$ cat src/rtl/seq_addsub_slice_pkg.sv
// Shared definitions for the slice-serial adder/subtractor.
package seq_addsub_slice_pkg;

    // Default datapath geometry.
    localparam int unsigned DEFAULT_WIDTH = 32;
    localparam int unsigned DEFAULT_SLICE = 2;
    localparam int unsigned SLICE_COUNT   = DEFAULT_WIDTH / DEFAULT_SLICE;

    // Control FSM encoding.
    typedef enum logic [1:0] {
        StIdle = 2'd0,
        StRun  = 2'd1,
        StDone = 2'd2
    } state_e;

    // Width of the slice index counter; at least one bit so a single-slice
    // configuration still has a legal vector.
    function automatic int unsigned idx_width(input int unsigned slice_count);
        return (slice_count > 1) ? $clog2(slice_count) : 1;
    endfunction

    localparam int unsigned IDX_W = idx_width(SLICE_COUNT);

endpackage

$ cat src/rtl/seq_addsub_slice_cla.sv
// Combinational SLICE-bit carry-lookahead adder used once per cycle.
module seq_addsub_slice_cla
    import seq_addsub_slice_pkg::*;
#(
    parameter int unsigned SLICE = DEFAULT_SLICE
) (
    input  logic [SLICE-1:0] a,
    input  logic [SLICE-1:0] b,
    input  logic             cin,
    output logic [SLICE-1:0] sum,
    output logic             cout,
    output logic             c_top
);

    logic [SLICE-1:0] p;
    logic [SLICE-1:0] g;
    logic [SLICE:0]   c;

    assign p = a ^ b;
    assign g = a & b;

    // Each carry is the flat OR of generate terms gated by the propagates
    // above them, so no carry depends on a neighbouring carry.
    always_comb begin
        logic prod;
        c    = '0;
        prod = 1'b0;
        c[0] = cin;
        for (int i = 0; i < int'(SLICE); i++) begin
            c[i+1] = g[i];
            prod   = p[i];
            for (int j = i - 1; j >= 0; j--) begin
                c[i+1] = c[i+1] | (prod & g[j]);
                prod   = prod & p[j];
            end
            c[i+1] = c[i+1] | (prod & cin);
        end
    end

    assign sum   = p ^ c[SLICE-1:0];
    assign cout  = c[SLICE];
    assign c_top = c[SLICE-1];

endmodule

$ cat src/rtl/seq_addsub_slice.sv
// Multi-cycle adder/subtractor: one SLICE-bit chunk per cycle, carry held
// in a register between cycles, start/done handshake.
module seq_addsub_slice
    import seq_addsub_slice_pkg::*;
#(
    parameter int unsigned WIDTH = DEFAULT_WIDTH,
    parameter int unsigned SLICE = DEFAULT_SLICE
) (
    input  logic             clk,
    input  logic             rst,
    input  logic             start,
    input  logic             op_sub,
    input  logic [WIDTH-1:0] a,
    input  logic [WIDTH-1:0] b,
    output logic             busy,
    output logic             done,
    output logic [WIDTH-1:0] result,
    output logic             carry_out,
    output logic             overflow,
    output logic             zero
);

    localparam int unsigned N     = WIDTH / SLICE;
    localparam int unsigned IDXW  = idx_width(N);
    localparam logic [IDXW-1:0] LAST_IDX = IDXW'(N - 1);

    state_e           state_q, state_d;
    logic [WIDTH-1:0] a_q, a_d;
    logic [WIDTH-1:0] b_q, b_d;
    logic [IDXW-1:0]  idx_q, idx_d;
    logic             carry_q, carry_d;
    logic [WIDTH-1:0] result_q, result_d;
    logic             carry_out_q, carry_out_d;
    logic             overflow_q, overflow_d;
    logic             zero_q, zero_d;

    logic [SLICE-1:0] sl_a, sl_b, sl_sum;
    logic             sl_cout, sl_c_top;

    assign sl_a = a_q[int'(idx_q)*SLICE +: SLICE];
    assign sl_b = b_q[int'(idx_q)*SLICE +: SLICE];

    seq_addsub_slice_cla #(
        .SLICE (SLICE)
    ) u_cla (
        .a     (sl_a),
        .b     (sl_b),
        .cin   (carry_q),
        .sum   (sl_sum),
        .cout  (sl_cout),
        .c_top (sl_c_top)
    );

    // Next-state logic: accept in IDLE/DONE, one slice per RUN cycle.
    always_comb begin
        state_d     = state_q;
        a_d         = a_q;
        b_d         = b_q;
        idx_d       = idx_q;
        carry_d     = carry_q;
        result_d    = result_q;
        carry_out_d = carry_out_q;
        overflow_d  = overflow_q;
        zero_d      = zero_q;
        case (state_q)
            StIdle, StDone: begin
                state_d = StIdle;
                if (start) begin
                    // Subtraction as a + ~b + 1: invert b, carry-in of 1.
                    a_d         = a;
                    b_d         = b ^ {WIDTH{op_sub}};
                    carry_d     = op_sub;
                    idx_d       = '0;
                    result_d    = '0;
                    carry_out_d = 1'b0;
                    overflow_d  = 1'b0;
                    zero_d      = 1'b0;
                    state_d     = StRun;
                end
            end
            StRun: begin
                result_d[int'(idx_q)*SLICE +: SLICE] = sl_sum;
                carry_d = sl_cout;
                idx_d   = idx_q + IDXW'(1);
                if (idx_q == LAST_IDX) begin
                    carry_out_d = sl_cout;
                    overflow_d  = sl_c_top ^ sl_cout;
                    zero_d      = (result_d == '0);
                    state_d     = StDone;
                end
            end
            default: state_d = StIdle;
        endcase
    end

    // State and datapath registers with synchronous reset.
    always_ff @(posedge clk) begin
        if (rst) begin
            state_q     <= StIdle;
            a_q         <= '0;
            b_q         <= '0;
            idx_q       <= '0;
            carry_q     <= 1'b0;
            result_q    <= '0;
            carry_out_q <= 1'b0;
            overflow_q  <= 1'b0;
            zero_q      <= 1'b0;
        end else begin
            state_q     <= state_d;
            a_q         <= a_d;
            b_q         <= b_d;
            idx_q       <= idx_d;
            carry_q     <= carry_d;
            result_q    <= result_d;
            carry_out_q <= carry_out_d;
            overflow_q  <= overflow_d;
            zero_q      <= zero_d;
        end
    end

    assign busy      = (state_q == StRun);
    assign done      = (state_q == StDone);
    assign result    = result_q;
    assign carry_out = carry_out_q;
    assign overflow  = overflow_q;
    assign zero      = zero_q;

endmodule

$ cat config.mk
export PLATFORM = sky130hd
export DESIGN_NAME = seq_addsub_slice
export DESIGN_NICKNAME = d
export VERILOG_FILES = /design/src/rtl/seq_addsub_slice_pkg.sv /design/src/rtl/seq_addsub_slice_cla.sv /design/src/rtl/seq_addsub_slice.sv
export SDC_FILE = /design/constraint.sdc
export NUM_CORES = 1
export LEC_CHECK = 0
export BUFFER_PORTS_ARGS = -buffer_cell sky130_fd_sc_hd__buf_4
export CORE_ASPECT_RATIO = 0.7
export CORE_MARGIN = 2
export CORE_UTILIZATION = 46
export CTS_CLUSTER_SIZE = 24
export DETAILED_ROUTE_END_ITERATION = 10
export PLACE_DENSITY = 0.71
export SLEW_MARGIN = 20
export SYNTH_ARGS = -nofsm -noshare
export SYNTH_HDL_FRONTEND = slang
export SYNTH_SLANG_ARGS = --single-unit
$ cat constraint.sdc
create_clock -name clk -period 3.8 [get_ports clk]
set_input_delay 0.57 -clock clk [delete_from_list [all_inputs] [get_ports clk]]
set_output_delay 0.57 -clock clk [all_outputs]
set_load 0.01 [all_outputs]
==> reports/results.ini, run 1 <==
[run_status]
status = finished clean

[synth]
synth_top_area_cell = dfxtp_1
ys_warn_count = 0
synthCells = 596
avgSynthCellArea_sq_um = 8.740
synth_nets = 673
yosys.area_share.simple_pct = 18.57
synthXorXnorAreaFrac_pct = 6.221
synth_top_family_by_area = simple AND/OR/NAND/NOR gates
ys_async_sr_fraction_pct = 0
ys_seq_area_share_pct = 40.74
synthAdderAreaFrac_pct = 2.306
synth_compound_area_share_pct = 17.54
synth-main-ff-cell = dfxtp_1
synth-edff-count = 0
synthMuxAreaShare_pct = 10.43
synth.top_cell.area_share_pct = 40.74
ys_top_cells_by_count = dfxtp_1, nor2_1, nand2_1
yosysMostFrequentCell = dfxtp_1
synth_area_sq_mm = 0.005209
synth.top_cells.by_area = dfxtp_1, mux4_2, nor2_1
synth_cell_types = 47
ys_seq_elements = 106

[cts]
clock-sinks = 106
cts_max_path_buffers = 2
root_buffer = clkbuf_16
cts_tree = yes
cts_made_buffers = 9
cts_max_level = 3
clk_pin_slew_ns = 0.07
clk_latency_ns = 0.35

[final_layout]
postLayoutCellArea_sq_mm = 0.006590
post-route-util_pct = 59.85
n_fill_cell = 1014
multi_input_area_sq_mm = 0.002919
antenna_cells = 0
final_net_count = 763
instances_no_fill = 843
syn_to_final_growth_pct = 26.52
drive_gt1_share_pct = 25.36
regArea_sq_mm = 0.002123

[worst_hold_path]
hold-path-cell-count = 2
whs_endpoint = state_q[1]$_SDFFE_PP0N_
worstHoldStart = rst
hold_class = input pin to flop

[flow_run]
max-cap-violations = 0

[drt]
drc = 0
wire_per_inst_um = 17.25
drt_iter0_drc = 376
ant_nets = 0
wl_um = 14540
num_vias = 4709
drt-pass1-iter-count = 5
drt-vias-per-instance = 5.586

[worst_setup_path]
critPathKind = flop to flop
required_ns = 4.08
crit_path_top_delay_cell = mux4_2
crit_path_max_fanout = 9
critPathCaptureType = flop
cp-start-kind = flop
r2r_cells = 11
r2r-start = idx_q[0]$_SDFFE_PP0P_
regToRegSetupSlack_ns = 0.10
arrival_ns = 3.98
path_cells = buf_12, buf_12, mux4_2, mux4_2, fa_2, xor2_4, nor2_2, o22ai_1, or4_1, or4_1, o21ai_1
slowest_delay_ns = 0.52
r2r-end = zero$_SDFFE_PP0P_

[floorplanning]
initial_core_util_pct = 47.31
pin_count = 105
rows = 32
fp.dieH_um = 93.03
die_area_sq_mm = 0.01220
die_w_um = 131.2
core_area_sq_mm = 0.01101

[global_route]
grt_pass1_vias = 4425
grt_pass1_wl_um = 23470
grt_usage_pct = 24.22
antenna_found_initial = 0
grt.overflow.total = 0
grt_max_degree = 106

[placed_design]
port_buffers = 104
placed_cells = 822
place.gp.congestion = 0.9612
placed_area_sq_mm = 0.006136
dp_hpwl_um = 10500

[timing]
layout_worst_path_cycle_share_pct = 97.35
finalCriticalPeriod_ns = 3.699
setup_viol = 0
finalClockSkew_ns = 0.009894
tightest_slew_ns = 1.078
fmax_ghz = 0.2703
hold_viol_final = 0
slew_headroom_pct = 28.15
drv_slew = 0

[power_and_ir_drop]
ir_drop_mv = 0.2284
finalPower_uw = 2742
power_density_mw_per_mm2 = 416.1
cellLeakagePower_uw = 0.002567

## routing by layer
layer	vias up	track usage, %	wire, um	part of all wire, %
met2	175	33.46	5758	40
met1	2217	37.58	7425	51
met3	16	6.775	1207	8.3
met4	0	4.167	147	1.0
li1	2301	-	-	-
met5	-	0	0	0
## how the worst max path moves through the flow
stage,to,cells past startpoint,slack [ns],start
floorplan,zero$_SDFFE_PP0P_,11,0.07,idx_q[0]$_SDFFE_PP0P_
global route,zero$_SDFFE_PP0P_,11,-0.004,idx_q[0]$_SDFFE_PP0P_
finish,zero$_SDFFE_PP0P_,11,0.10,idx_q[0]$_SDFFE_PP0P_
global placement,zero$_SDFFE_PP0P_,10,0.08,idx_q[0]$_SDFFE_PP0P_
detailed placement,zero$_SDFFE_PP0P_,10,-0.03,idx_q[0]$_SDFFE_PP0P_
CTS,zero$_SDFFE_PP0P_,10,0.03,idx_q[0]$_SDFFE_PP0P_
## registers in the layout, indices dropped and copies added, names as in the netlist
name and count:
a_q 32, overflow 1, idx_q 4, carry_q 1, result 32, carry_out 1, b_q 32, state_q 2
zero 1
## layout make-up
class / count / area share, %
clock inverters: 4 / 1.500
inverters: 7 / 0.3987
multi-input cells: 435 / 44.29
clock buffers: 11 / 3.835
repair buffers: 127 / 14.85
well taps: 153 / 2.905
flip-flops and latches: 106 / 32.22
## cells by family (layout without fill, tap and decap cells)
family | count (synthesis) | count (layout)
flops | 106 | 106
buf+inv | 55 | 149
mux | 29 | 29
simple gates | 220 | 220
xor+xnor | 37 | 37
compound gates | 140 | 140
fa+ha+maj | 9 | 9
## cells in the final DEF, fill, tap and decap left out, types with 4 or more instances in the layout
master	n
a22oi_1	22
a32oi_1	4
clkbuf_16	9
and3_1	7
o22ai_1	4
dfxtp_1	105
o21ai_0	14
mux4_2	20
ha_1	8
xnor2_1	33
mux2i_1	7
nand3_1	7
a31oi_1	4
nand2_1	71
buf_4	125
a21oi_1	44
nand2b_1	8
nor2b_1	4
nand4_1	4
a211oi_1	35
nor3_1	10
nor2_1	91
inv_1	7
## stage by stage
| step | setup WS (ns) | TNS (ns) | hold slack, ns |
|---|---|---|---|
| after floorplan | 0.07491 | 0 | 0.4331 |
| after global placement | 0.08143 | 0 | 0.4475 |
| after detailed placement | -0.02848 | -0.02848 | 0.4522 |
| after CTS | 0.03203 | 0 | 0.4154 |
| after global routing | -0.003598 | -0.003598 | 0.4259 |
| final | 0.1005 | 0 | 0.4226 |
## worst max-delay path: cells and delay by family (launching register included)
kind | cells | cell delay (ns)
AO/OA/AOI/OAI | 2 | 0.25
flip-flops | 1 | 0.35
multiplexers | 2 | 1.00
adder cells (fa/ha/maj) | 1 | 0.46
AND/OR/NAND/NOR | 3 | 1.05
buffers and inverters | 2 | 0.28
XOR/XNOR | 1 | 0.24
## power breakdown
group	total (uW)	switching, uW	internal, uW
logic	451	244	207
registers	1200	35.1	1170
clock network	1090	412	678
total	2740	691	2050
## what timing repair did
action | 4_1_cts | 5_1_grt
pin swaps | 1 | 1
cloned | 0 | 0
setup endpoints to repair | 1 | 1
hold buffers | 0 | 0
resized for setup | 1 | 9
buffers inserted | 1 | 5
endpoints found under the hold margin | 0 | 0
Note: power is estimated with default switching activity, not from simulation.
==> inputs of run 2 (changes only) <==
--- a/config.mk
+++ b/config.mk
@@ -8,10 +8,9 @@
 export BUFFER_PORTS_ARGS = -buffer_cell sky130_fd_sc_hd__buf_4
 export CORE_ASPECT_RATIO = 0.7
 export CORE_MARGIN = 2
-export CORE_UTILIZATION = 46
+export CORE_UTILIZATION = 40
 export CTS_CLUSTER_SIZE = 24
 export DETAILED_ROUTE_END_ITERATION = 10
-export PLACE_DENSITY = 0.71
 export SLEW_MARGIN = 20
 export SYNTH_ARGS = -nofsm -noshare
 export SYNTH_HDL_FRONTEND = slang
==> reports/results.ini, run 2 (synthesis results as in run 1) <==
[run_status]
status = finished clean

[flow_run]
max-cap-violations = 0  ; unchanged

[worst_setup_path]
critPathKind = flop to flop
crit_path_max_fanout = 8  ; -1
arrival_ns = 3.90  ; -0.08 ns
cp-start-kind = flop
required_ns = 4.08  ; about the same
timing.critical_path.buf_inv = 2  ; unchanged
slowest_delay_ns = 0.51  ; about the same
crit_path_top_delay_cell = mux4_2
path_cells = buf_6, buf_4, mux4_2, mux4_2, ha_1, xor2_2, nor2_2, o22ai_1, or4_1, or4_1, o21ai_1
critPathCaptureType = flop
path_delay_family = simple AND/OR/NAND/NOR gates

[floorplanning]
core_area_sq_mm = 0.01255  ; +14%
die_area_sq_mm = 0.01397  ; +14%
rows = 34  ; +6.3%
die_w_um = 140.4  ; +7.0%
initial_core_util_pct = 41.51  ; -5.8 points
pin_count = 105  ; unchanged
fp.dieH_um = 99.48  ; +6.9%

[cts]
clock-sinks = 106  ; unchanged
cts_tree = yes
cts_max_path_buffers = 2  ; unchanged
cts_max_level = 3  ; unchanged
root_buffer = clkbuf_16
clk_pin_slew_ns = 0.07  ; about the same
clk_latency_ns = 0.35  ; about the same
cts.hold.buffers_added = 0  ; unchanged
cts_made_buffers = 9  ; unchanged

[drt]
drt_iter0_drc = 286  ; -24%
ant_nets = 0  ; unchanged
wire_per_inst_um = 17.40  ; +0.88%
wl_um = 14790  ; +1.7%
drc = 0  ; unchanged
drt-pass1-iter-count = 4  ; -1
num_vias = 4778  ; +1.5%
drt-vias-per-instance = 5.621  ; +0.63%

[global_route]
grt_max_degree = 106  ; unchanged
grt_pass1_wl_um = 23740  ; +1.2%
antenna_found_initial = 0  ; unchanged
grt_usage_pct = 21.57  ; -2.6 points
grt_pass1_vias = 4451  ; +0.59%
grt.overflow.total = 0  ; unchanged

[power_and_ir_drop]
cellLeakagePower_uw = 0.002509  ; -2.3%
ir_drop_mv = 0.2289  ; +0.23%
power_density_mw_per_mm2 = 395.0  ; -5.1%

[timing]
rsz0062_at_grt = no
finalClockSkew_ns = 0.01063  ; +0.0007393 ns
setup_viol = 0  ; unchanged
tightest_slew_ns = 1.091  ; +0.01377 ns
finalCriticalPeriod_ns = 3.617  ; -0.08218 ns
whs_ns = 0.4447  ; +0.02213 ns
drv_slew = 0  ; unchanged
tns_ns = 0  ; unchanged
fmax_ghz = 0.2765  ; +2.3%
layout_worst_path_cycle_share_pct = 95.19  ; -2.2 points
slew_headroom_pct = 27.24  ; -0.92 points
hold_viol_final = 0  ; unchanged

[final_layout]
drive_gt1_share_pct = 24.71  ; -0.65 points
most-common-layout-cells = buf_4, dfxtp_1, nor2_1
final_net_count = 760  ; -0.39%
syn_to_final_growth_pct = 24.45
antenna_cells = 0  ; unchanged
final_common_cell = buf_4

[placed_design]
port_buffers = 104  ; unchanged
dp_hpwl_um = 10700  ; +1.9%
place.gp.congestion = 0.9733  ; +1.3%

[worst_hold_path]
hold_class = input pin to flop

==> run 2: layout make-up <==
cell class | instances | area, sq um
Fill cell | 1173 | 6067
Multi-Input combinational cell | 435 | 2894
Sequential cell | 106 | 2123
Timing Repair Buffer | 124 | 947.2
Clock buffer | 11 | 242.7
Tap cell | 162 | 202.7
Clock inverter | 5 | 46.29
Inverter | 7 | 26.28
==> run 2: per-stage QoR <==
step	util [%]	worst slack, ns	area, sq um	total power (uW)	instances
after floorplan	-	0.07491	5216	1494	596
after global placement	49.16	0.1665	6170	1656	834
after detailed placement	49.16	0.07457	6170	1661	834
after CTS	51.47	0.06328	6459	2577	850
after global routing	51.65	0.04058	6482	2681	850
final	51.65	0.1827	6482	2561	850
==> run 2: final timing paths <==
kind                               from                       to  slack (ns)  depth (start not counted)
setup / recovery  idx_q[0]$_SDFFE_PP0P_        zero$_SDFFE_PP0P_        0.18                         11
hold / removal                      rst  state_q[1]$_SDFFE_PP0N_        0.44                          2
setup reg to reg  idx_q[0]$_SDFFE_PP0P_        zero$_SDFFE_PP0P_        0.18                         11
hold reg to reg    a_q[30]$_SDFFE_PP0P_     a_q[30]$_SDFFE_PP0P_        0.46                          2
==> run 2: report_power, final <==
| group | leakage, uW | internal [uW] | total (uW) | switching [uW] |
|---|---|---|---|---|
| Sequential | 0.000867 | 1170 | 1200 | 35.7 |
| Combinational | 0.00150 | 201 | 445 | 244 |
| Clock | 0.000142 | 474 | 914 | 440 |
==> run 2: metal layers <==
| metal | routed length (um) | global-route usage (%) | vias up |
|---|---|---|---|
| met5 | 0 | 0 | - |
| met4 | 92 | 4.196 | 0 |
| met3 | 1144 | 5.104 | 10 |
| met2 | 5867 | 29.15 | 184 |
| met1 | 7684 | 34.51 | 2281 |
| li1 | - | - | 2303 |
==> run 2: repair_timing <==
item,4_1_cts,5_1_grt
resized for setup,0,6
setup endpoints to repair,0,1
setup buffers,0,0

================================

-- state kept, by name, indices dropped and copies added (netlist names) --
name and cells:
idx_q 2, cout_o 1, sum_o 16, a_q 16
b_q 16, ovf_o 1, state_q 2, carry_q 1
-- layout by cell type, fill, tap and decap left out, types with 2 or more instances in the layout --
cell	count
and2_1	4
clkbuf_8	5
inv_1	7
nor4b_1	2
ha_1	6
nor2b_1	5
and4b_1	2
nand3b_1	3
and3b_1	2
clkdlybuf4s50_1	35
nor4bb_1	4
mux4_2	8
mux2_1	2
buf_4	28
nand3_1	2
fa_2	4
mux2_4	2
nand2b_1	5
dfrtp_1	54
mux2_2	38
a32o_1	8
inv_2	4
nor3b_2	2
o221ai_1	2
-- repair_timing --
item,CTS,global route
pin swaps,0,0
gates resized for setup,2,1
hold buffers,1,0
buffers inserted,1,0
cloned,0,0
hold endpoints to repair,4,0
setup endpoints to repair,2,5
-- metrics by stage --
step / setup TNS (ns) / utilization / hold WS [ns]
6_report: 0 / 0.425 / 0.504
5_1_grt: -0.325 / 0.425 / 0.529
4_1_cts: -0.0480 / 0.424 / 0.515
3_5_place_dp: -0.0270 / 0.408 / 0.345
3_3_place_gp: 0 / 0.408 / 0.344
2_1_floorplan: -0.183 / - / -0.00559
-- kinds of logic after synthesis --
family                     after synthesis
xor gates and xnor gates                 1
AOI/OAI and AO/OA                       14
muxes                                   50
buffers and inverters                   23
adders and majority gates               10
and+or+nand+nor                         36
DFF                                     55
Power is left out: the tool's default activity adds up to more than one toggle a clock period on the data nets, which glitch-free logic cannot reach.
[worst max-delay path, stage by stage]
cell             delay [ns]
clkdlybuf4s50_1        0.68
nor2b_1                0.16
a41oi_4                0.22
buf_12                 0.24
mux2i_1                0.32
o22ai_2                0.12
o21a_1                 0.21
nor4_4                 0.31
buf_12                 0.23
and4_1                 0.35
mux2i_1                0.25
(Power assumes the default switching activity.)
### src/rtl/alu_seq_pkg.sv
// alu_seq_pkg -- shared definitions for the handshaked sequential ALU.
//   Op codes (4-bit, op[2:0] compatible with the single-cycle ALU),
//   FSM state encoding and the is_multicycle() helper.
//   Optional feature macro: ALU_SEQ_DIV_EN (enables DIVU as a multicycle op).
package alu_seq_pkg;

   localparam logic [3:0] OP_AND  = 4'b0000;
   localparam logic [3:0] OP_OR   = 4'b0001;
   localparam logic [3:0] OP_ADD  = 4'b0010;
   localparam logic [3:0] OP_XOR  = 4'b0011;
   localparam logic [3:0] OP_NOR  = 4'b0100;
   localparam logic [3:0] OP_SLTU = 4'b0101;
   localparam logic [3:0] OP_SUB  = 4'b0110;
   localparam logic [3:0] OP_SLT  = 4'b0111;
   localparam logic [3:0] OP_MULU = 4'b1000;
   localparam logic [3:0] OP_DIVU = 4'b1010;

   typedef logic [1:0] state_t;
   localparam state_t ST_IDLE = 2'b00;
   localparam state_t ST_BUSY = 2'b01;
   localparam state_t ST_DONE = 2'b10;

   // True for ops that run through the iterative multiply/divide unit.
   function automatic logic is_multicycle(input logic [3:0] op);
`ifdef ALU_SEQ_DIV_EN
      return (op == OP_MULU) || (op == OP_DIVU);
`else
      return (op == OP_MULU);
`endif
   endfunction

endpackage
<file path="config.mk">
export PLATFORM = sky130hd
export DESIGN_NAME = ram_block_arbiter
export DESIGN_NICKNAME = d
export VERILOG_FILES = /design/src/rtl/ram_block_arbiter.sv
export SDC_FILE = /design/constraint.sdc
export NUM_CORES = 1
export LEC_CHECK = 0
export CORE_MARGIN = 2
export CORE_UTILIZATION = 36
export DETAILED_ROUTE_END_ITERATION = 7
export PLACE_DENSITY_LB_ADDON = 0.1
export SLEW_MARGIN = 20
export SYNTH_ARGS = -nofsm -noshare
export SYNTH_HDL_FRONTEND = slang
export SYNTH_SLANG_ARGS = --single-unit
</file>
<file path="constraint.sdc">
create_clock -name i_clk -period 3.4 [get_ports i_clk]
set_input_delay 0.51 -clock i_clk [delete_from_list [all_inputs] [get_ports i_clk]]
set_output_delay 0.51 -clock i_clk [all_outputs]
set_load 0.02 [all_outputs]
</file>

================================

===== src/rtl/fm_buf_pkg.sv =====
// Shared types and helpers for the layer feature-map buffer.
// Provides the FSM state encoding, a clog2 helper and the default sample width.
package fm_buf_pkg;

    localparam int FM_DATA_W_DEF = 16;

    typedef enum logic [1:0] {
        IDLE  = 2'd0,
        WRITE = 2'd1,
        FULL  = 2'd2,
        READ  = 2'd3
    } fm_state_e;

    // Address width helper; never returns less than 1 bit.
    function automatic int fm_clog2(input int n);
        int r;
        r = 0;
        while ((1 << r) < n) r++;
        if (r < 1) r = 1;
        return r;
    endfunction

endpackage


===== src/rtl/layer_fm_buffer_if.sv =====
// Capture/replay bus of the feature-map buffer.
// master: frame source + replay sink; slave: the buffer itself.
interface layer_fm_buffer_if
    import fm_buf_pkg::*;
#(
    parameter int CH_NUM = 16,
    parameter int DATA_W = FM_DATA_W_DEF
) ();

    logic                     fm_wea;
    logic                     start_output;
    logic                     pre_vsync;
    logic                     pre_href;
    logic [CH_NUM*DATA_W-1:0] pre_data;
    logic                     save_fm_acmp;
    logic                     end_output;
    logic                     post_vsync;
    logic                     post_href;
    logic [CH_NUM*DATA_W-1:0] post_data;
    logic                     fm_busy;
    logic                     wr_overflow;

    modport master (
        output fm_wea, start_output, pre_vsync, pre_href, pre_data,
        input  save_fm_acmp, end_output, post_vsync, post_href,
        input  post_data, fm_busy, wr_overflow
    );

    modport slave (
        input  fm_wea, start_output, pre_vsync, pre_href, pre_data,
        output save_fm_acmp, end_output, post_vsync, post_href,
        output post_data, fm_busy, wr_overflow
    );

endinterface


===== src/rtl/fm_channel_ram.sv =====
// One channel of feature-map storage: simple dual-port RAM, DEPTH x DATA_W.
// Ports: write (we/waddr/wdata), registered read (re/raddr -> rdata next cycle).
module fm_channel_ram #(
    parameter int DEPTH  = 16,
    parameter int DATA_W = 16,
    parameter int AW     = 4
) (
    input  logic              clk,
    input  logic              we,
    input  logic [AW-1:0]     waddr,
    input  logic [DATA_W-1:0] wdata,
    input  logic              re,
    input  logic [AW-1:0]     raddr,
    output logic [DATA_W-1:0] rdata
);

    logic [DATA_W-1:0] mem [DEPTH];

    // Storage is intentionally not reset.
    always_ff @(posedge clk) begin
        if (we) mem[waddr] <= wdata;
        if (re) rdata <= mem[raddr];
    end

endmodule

================================

[PROBLEM DESCRIPTION]: Within the material above, copy exactly the lines from the line that holds "-- state kept, by" up to and including the line that holds "b_q 16, ovf_o 1, state_q 2, carry_q 1".

[PROBLEM SOLUTION]:
-- state kept, by name, indices dropped and copies added (netlist names) --
name and cells:
idx_q 2, cout_o 1, sum_o 16, a_q 16
b_q 16, ovf_o 1, state_q 2, carry_q 1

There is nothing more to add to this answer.